Cost- Effectiveness and Quality of Life Assessment in Major Depression Disorder

September 19, 2020 updated by: Ana Flávia Barros da Silva Lima, Federal University of Rio Grande do Sul

Assessment of Cost- Effectiveness Interventions and the Quality of Life in Patients With Major Depression Through Resources Available in Brazilian Public Health

To evaluate the effectiveness of one algorithm for Major Depression Disorder (MDD) using medications available in the Brazilian Public Healthcare System (SUS), and assessment of the quality of life of these patients.
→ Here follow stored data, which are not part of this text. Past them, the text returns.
`src/hdl/ipd_consts.vh`:
```
// Constants for the interrupt priority dispatch block.
// Included by ipd_top.v; definitions only.
`ifndef IPD_CONSTS_VH
`define IPD_CONSTS_VH
`define IPD_NUM_SLOTS      21
`define IPD_NUM_LEVELS     4
`define IPD_LVL_W          2
`define IPD_IDX_W          5
`define IPD_OPERAND_ONES   8'hff
// Service mode codes
`define IPD_MODE_VECTOR    2'h0
`define IPD_MODE_CTXSW     2'h1
`define IPD_MODE_MACRO     2'h2
// Dispatch kinds on o_kind
`define IPD_KIND_NONE      3'h0
`define IPD_KIND_MASKABLE  3'h1
`define IPD_KIND_NMI_PIN   3'h2
`define IPD_KIND_WATCHDOG  3'h3
`define IPD_KIND_BREAK     3'h4
`define IPD_KIND_BANK_BRK  3'h5
`define IPD_KIND_OPERAND   3'h6
// Vector table word addresses
`define IPD_VEC_BREAK      16'h003e
`define IPD_VEC_OPERAND    16'h003c
`define IPD_VEC_NMI_PIN    16'h0002
`define IPD_VEC_WATCHDOG   16'h0004
`define IPD_VEC_SLOT0      16'h0006
`define IPD_VEC_SLOT12     16'h0026
`define IPD_VEC_SLOT20     16'h0036
// Fixed save area within a register bank (frame word)
`define IPD_BANK_SAVE_OFS  4'h0
`define IPD_NMI_BANK       3'h7
`endif

```
`src/hdl/ipd_top.v`:
```
// Interrupt request arbitration and dispatch for a 16-bit core.
// Assumes requests are one-cycle pulses on i_clock; the nmi pin is async.
`timescale 1ns/1ps
`default_nettype none
`include "ipd_consts.vh"

module ipd_top #(
  parameter NSLOT = `IPD_NUM_SLOTS
) (
  // Clock and reset
  input  wire              i_clock,
  input  wire              i_rst,
  // Hardware request pulses
  input  wire [2:0]        i_timer_overflow_req,   // timer 0,1,4
  input  wire [6:0]        i_edge_input_req,       // edge inputs 0..6
  input  wire [3:0]        i_t0_capcomp_match_req, // timer-0 channels 0..3
  input  wire [1:0]        i_t1_compare_match_req,
  input  wire [1:0]        i_t4_compare_match_req,
  input  wire              i_serial0_rx_error_req,
  input  wire              i_serial0_rx_done_req,
  input  wire              i_sync_serial1_done_req,
  input  wire              i_serial0_tx_done_req,
  input  wire              i_serial2_rx_error_req,
  input  wire              i_serial2_rx_done_req,
  input  wire              i_sync_serial2_done_req,
  input  wire              i_serial2_tx_done_req,
  input  wire              i_conversion_done_req,
  input  wire              i_nmi_pin_edge,         // async pin level edge
  input  wire              i_watchdog_overflow_req,
  // Per-slot configuration, flattened
  input  wire [NSLOT-1:0]  i_mask,
  input  wire [2*NSLOT-1:0] i_level,               // 0 is highest
  input  wire [2*NSLOT-1:0] i_mode,
  input  wire [3*NSLOT-1:0] i_bank,
  // Software sources from core
  input  wire              i_break_instr,
  input  wire              i_bank_switch_break_instr,
  input  wire [2:0]        i_bank_break_bank,
  input  wire              i_guarded_write,        // standby_control, watchdog_mode_setting, instr_a
  input  wire [7:0]        i_operand_lo,
  input  wire [7:0]        i_operand_hi,
  // Core handshake
  input  wire              i_ack,
  input  wire              i_return,               // return from vectored/ctx handler
  input  wire              i_macro_done,
  // Dispatch outputs
  output reg               o_dispatch,
  output reg  [2:0]        o_kind,
  output reg  [1:0]        o_mode,
  output reg  [4:0]        o_slot,
  output reg  [15:0]       o_vector,
  output reg  [2:0]        o_bank,
  output reg               o_push_stack,
  output reg               o_save_bank,
  output reg               o_restore_stack,
  output reg               o_restore_bank,
  output reg               o_conv_start_trigger,
  output reg  [3:0]        o_capture_trigger,
  output reg  [2:0]        o_level_in_service,
  output reg               o_operand_error
);

  localparam ST_IDLE = 2'b01;
  localparam ST_WAIT = 2'b10;

  // Vector word for each default slot
  function [15:0] slot_vector;
    input [4:0] s;
    begin
      // Slots 0..11 are contiguous; the table skips four words before slot 12
      if (s < 5'd12)
        slot_vector = `IPD_VEC_SLOT0 + {10'h000, s, 1'b0};
      else
        slot_vector = `IPD_VEC_SLOT12 + {10'h000, s - 5'd12, 1'b0};
    end
  endfunction

  // Nmi pin synchroniser, three stages
  reg [2:0] nmi_sync_q;
  reg       nmi_level_q;
  always @(posedge i_clock or posedge i_rst) begin
    if (i_rst) begin
      nmi_sync_q  <= 3'h0;
      nmi_level_q <= 1'b0;
    end else begin
      nmi_sync_q <= {nmi_sync_q[1:0], i_nmi_pin_edge};
      if (nmi_sync_q[1] == nmi_sync_q[2])
        nmi_level_q <= nmi_sync_q[2];
    end
  end
  wire nmi_rise = (nmi_sync_q[1] == nmi_sync_q[2]) && nmi_sync_q[2] && !nmi_level_q;

  // Shared slots merge both sources
  wire [NSLOT-1:0] raw_req = {
    i_conversion_done_req,                                   // 20
    i_serial2_tx_done_req,                                   // 19
    i_serial2_rx_done_req | i_sync_serial2_done_req,         // 18
    i_serial2_rx_error_req,                                  // 17
    i_serial0_tx_done_req,                                   // 16
    i_serial0_rx_done_req | i_sync_serial1_done_req,         // 15
    i_serial0_rx_error_req,                                  // 14
    i_t4_compare_match_req,                                  // 13,12
    i_t1_compare_match_req,                                  // 11,10
    i_edge_input_req[6:4],                                   // 9..7
    i_edge_input_req[3:0] | i_t0_capcomp_match_req,          // 6..3
    i_timer_overflow_req};                                   // 2..0

  reg [NSLOT-1:0] pend_q;
  reg             nmi_pend_q, wdt_pend_q, brk_pend_q, bbrk_pend_q, oper_pend_q;
  reg [2:0]       bbrk_bank_q;
  reg [1:0]       state_q;
  // Level stack: bit per level currently in service, bit 4 for nmi pin and watchdog
  reg [4:0]       isr_q;

  wire [NSLOT-1:0] sel_ready;
  reg  [4:0]       win_idx;
  reg              win_ok;
  reg  [2:0]       cur_lvl;
  reg  [2:0]       win_lvl;
  integer          k;
  integer          j;

  // Active service level: lowest number set in isr_q, 4 means none
  always @* begin
    cur_lvl = 3'd4;
    for (k = 3; k >= 0; k = k - 1)
      if (isr_q[k])
        cur_lvl = k[2:0];
  end

  genvar g;
  generate
    for (g = 0; g < NSLOT; g = g + 1) begin : g_ready
      // Macro service bypasses the level others need higher level
      assign sel_ready[g] = pend_q[g] && !i_mask[g] && !isr_q[4] &&
        ((i_mode[2*g+1:2*g] == `IPD_MODE_MACRO) ||
         ({1'b0, i_level[2*g+1:2*g]} < cur_lvl));
    end
  endgenerate

  // Lowest level number wins, then lowest slot index
  always @* begin
    win_ok  = 1'b0;
    win_idx = 5'd0;
    win_lvl = 3'd4;
    for (j = NSLOT - 1; j >= 0; j = j - 1)
      if (sel_ready[j] && ({1'b0, i_level[2*j+:2]} <= win_lvl)) begin
        win_ok  = 1'b1;
        win_idx = j[4:0];
        win_lvl = {1'b0, i_level[2*j+:2]};
      end
  end

  wire oper_bad = i_guarded_write &&
    ((i_operand_lo ^ i_operand_hi) != `IPD_OPERAND_ONES);

  reg [NSLOT-1:0] clr_slot;
  always @* begin
    clr_slot = {NSLOT{1'b0}};
    if (state_q == ST_IDLE && !(nmi_pend_q | wdt_pend_q | oper_pend_q |
        brk_pend_q | bbrk_pend_q) && win_ok)
      clr_slot[win_idx] = 1'b1;
  end

  always @(posedge i_clock or posedge i_rst) begin
    if (i_rst) begin
      pend_q <= {NSLOT{1'b0}};
      nmi_pend_q <= 1'b0;
      wdt_pend_q <= 1'b0;
      brk_pend_q <= 1'b0;
      bbrk_pend_q <= 1'b0;
      oper_pend_q <= 1'b0;
      bbrk_bank_q <= 3'h0;
      state_q <= ST_IDLE;
      isr_q <= 5'h00;
      o_dispatch <= 1'b0;
      o_kind <= `IPD_KIND_NONE;
      o_mode <= `IPD_MODE_VECTOR;
      o_slot <= 5'h00;
      o_vector <= 16'h0000;
      o_bank <= 3'h0;
      o_push_stack <= 1'b0;
      o_save_bank <= 1'b0;
      o_restore_stack <= 1'b0;
      o_restore_bank <= 1'b0;
      o_conv_start_trigger <= 1'b0;
      o_capture_trigger <= 4'h0;
      o_level_in_service <= 3'd4;
      o_operand_error <= 1'b0;
    end else begin
      // New requests win over the clear of the same cycle
      pend_q <= (pend_q & ~clr_slot) | raw_req;
      o_conv_start_trigger <= i_edge_input_req[4];
      o_capture_trigger <= i_edge_input_req[3:0];
      o_operand_error <= oper_bad;
      o_level_in_service <= cur_lvl;
      o_restore_stack <= 1'b0;
      o_restore_bank <= 1'b0;
      if (i_return) begin
        // Pop innermost level; restore from where the latest dispatch saved (o_save_bank)
        if (isr_q[4])
          isr_q[4] <= 1'b0;
        else if (cur_lvl != 3'd4)
          isr_q[cur_lvl[1:0]] <= 1'b0;
        o_restore_stack <= !o_save_bank;
        o_restore_bank <= o_save_bank;
      end
      case (state_q)
        ST_IDLE: begin
          nmi_pend_q <= nmi_pend_q | nmi_rise;
          wdt_pend_q <= wdt_pend_q | i_watchdog_overflow_req;
          brk_pend_q <= brk_pend_q | i_break_instr;
          oper_pend_q <= oper_pend_q | oper_bad;
          if (i_bank_switch_break_instr) begin
            bbrk_pend_q <= 1'b1;
            bbrk_bank_q <= i_bank_break_bank;
          end
          o_dispatch <= 1'b1;
          o_mode <= `IPD_MODE_VECTOR;
          o_push_stack <= 1'b1;
          o_save_bank <= 1'b0;
          state_q <= ST_WAIT;
          if (nmi_pend_q) begin
            nmi_pend_q <= nmi_rise;
            o_kind <= `IPD_KIND_NMI_PIN;
            o_vector <= `IPD_VEC_NMI_PIN;
            isr_q[4] <= 1'b1;
          end else if (wdt_pend_q) begin
            wdt_pend_q <= i_watchdog_overflow_req;
            o_kind <= `IPD_KIND_WATCHDOG;
            o_vector <= `IPD_VEC_WATCHDOG;
            isr_q[4] <= 1'b1;
          end else if (oper_pend_q) begin
            oper_pend_q <= oper_bad;
            o_kind <= `IPD_KIND_OPERAND;
            o_vector <= `IPD_VEC_OPERAND;
          end else if (brk_pend_q) begin
            brk_pend_q <= i_break_instr;
            o_kind <= `IPD_KIND_BREAK;
            o_vector <= `IPD_VEC_BREAK;
          end else if (bbrk_pend_q) begin
            bbrk_pend_q <= i_bank_switch_break_instr;
            o_kind <= `IPD_KIND_BANK_BRK;
            o_mode <= `IPD_MODE_CTXSW;
            o_bank <= bbrk_bank_q;
            o_vector <= 16'h0000;
            o_push_stack <= 1'b0;
            o_save_bank <= 1'b1;
          end else if (win_ok) begin
            o_kind <= `IPD_KIND_MASKABLE;
            o_slot <= win_idx;
            o_mode <= i_mode[2*win_idx+:2];
            o_bank <= i_bank[3*win_idx+:3];
            case (i_mode[2*win_idx+:2])
              `IPD_MODE_CTXSW: begin
                o_vector <= 16'h0000;
                o_push_stack <= 1'b0;
                o_save_bank <= 1'b1;
                isr_q[win_lvl[1:0]] <= 1'b1;
              end
              `IPD_MODE_MACRO: begin
                o_vector <= 16'h0000;
                o_push_stack <= 1'b0;
                o_save_bank <= 1'b0;
              end
              default: begin
                o_vector <= slot_vector(win_idx);
                isr_q[win_lvl[1:0]] <= 1'b1;
              end
            endcase
          end else begin
            o_dispatch <= 1'b0;
            o_push_stack <= 1'b0;
            // Keep the save kind so a late return restores from the right place
            o_save_bank <= o_save_bank;
            state_q <= ST_IDLE;
          end
        end
        ST_WAIT: begin
          nmi_pend_q <= nmi_pend_q | nmi_rise;
          wdt_pend_q <= wdt_pend_q | i_watchdog_overflow_req;
          brk_pend_q <= brk_pend_q | i_break_instr;
          oper_pend_q <= oper_pend_q | oper_bad;
          if (i_bank_switch_break_instr) begin
            bbrk_pend_q <= 1'b1;
            bbrk_bank_q <= i_bank_break_bank;
          end
          // Macro service holds dispatch until firmware finishes
          if ((o_mode == `IPD_MODE_MACRO && o_kind == `IPD_KIND_MASKABLE) ?
              i_macro_done : i_ack) begin
            o_dispatch <= 1'b0;
            o_push_stack <= 1'b0;
            state_q <= ST_IDLE;
          end
        end
        default: state_q <= ST_IDLE;
      endcase
    end
  end

endmodule // ipd_top
`default_nettype wire

```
A randomized pragmatic trial was conducted. An algorithm was developed for the treatment of episodes of unipolar depression episodes.

Study Overview

Status

Completed

Conditions

Intervention / Treatment

Detailed Description

The study design was that of a pragmatic randomized clinical trial to evaluate the effectiveness of treatments for mood disorders in a public healthcare context in the city of Porto Alegre, in southern Brazil. The algorithm was originally developed for the treatment of major depression by a Delphi panel of experts from psychiatric associations in Brazil. All subjects provided an informed consent form, in writing, in order to participate in the study protocol, which was approved by the institutional ethics committee.
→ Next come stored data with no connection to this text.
<file path="config.mk">
export PLATFORM = sky130hd
export DESIGN_NAME = acw_wrapper
export DESIGN_NICKNAME = d
export VERILOG_FILES = /design/src/include/acw_pkg.sv /design/src/hw/acw_sync.sv /design/src/hw/acw_wrapper.sv
export SDC_FILE = /design/constraint.sdc
export NUM_CORES = 1
export LEC_CHECK = 0
export BUFFER_PORTS_ARGS = -buffer_cell sky130_fd_sc_hd__buf_2
export CAP_MARGIN = 20
export CORE_MARGIN = 2
export CORE_UTILIZATION = 39
export DETAILED_ROUTE_END_ITERATION = 8
export PLACE_DENSITY = 0.75
export SLEW_MARGIN = 5
export SYNTH_ARGS = -nofsm -noshare
export SYNTH_HDL_FRONTEND = slang
export SYNTH_SLANG_ARGS = --single-unit
</file>
<file path="constraint.sdc">
create_clock -name i_clk_sys -period 1.6 [get_ports i_clk_sys]
set_clock_uncertainty 0.1 [all_clocks]
set_input_delay 0.08 -clock i_clk_sys [delete_from_list [all_inputs] [get_ports i_clk_sys]]
set_output_delay 0.08 -clock i_clk_sys [all_outputs]
set_load 0.1 [all_outputs]
</file>
<file path="src/include/acw_pkg.sv">
// Shared constants and types for the analog comparator wrapper
package acw_pkg;

  localparam int ACW_SYNC_STAGES = 2;

  localparam logic [1:0] ACW_EDGE_FALL_A = 2'h0;
  localparam logic [1:0] ACW_EDGE_RISE = 2'h1;
  localparam logic [1:0] ACW_EDGE_FALL_B = 2'h2;
  localparam logic [1:0] ACW_EDGE_ANY = 2'h3;

  localparam logic ACW_RST_FLAG = 1'b0;
  localparam logic ACW_RST_STATUS = 1'b0;
  localparam logic ACW_RST_PIN = 1'b0;

  typedef enum logic [1:0] {
    ACW_RUN,
    ACW_LIGHT_STOP,
    ACW_DEEP_STOP,
    ACW_DEEPEST_STOP
  } acw_power_t;

  typedef struct packed {
    logic cmp_prev;
    logic en_prev;
    logic flag;
    logic status;
    logic irq;
    logic wake;
    logic res_pin;
    logic res_oe;
    logic cap_in;
    logic ch0_out;
    logic ch0_oe;
    logic ana_en;
    logic ana_lp;
    logic ref_bg;
  } acw_state_t;

endpackage : acw_pkg

</file>
<file path="src/hw/acw_sync.sv">
// Two-stage synchroniser for asynchronous inputs
`timescale 1ns/1ns
module acw_sync
  import acw_pkg::*;
#(
  parameter int WIDTH = 2
) (
  input wire logic i_clk_sys,
  input wire logic i_rst_n,
  input wire logic [WIDTH-1:0] i_async,
  output logic [WIDTH-1:0] o_sync
);

  typedef struct packed {
    logic [WIDTH-1:0] meta;
    logic [WIDTH-1:0] sync;
  } acw_sync_state_t;

  acw_sync_state_t st_reg;
  acw_sync_state_t st_next;

  if (WIDTH < 1) begin : g_bad_width
    $error("acw_sync: WIDTH must be at least 1");
  end

  always_comb begin
    st_next = st_reg;
    st_next.meta = i_async;
    st_next.sync = st_reg.meta;
  end

  always_ff @(posedge i_clk_sys) begin
    if (!i_rst_n) begin
      st_reg <= '0;
    end else begin
      st_reg <= st_next;
    end
  end

  assign o_sync = st_reg.sync;

endmodule : acw_sync

</file>
<file path="src/hw/acw_wrapper.sv">
// Digital control wrapper around the on-chip voltage comparator
//
// Behaviour
// - Result pin drives only with debug pin disabled
// - Capture route feeds comparator into channel zero
// - Capture route removes channel zero pin externally
// - Interrupt on rising, falling or either edge
// - Enabled comparator keeps running in wait
// - Enabled compare event in wait raises wake
// - Comparator disabled in every stop mode
// - No wake-up from any stop mode
// - Deep stops power down, wake at reset
// - Light stop halts clocks, holds registers, low-power
// - No compare or flag during light stop
// - Reset out of light stop restores reset
// - Interrupt exit of light stop resumes state
// - Edge field: 00/10 fall, 01 rise, 11 any
// - Flag set by event, cleared by writing one
// - Status shows output, zero when module disabled
// - Interrupt asserted while flag and enable set in run mode; held low in light stop
`timescale 1ns/1ns
module acw_wrapper
  import acw_pkg::*;
(
  input wire logic i_clk_sys,
  input wire logic i_rst_n,
  input wire logic i_cmp_raw,
  input wire logic i_timer_channel_zero_pin,
  input wire logic i_comparator_module_enable,
  input wire logic i_bandgap_select,
  input wire logic i_bandgap_buffer_enable,
  input wire logic i_compare_irq_enable,
  input wire logic [1:0] i_event_edge_select,
  input wire logic i_flag_clear,
  input wire logic i_output_pin_enable,
  input wire logic i_debug_pin_enable,
  input wire logic i_compare_to_capture_route,
  input wire logic i_timer_ch0_out,
  input wire logic i_timer_ch0_oe,
  input wire logic i_wait_mode,
  input wire acw_power_t i_power_mode,
  output logic o_compare_event_flag,
  output logic o_compare_output_status,
  output logic o_compare_irq,
  output logic o_wake_request,
  output logic o_compare_result_pin,
  output logic o_compare_result_pin_oe,
  output logic o_capture_ch0_in,
  output logic o_timer_channel_zero_pin,
  output logic o_timer_channel_zero_pin_oe,
  output logic o_analog_enable,
  output logic o_analog_low_power,
  output logic o_bandgap_ref_select
);

  ////////////////////////////////////////////////////////////////////////////
  // Reset value and state

  localparam acw_state_t ACW_RESET_STATE = '{
    cmp_prev: 1'b0,
    en_prev: 1'b0,
    flag: ACW_RST_FLAG,
    status: ACW_RST_STATUS,
    irq: 1'b0,
    wake: 1'b0,
    res_pin: ACW_RST_PIN,
    res_oe: 1'b0,
    cap_in: 1'b0,
    ch0_out: 1'b0,
    ch0_oe: 1'b0,
    ana_en: 1'b0,
    ana_lp: 1'b0,
    ref_bg: 1'b0
  };

  acw_state_t st_reg;
  acw_state_t st_next;
  logic [1:0] sync_q;
  logic cmp_s;
  logic pin_s;
  logic run;
  logic en;
  logic rise;
  logic fall;
  logic hit;
  logic cmp_en;

  ////////////////////////////////////////////////////////////////////////////
  // Input synchronisers

  acw_sync #(
    .WIDTH(ACW_SYNC_STAGES)
  ) u_sync (
    .i_clk_sys(i_clk_sys),
    .i_rst_n(i_rst_n),
    .i_async({i_timer_channel_zero_pin, i_cmp_raw}),
    .o_sync(sync_q)
  );

  assign cmp_s = sync_q[0];
  assign pin_s = sync_q[1];

  ////////////////////////////////////////////////////////////////////////////
  // Edge detection

  assign run = (i_power_mode == ACW_RUN);
  assign en = i_comparator_module_enable && run;
  assign cmp_en = cmp_s && en;
  assign rise = cmp_s && !st_reg.cmp_prev;
  assign fall = !cmp_s && st_reg.cmp_prev;

  always_comb begin
    hit = 1'b0;
    unique case (i_event_edge_select)
      ACW_EDGE_FALL_A: hit = fall;
      ACW_EDGE_RISE: hit = rise;
      ACW_EDGE_FALL_B: hit = fall;
      ACW_EDGE_ANY: hit = rise || fall;
    endcase
    hit = hit && en && st_reg.en_prev;
  end

  ////////////////////////////////////////////////////////////////////////////
  // Next state

  always_comb begin
    st_next = st_reg;
    unique case (i_power_mode)
      ACW_DEEP_STOP, ACW_DEEPEST_STOP: begin
        st_next = ACW_RESET_STATE;
      end
      ACW_LIGHT_STOP: begin
        st_next.ana_en = 1'b0;
        st_next.ana_lp = 1'b1;
        st_next.irq = 1'b0;
        st_next.wake = 1'b0;
        st_next.en_prev = 1'b0;
        st_next.res_oe = st_reg.res_oe && !i_debug_pin_enable;
      end
      ACW_RUN: begin
        st_next.cmp_prev = cmp_s;
        st_next.en_prev = en;
        if (hit) begin
          st_next.flag = 1'b1;
        end else if (i_flag_clear) begin
          st_next.flag = 1'b0;
        end
        st_next.status = cmp_en;
        st_next.irq = i_compare_irq_enable && st_next.flag;
        st_next.wake = st_next.irq && i_wait_mode;
        st_next.res_pin = cmp_en;
        st_next.res_oe = en && i_output_pin_enable && !i_debug_pin_enable;
        st_next.cap_in = i_compare_to_capture_route ? cmp_en : pin_s;
        st_next.ch0_out = i_timer_ch0_out;
        st_next.ch0_oe = i_timer_ch0_oe && !i_compare_to_capture_route;
        st_next.ana_en = i_comparator_module_enable;
        st_next.ana_lp = 1'b0;
        st_next.ref_bg = i_bandgap_select && i_bandgap_buffer_enable;
      end
    endcase
  end

  always_ff @(posedge i_clk_sys) begin
    if (!i_rst_n) begin
      st_reg <= ACW_RESET_STATE;
    end else begin
      st_reg <= st_next;
    end
  end

  ////////////////////////////////////////////////////////////////////////////
  // Outputs

  assign o_compare_event_flag = st_reg.flag;
  assign o_compare_output_status = st_reg.status;
  assign o_compare_irq = st_reg.irq;
  assign o_wake_request = st_reg.wake;
  assign o_compare_result_pin = st_reg.res_pin;
  assign o_compare_result_pin_oe = st_reg.res_oe;
  assign o_capture_ch0_in = st_reg.cap_in;
  assign o_timer_channel_zero_pin = st_reg.ch0_out;
  assign o_timer_channel_zero_pin_oe = st_reg.ch0_oe;
  assign o_analog_enable = st_reg.ana_en;
  assign o_analog_low_power = st_reg.ana_lp;
  assign o_bandgap_ref_select = st_reg.ref_bg;
endmodule : acw_wrapper

</file>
Procedures and measurements of the study

The subjects under evaluation were selected and they followed the stages defined by the treatment protocol:

  1. Sample selection by being referred from the primary healthcare clinics in the municipality;
  2. Informative talk about mood disorders and the research, with the informed consent forms being provided to the subjects;
  3. Screening for unipolar depression episodes with the use of the Patient Health Questionnaire (PHQ-9), and Hypomanic Symptoms Checklist Brazilian Version (HCL -32-BV);
  4. Diagnostic evaluation through the Mini International Neuropsychiatric Interview (MINI) and clinical interview for individuals with positive results in the screening instruments;
  5. Baseline and demographic assessments using standardized semi-structured interviews in the first and second visits;
  6. In each clinic visit, the severity of the symptoms were evealuated using the Clinical Global Impression Scale (CGI), Hamilton Rating Scale for Depression (HRSD), and Young Manic Rating Scale (YMRS);
  7. Biweekly follow-up, changed to monthly after stabilization - with a maximum follow-up period of 52 weeks.

Study Type

Interventional

Enrollment (Actual)

68

Phase

  • Phase 4

Participation Criteria

Researchers look for people who fit a certain description, called eligibility criteria. Some examples of these criteria are a person's general health condition or prior treatments.

Eligibility Criteria

Ages Eligible for Study

18 years to 65 years (Adult, Older Adult)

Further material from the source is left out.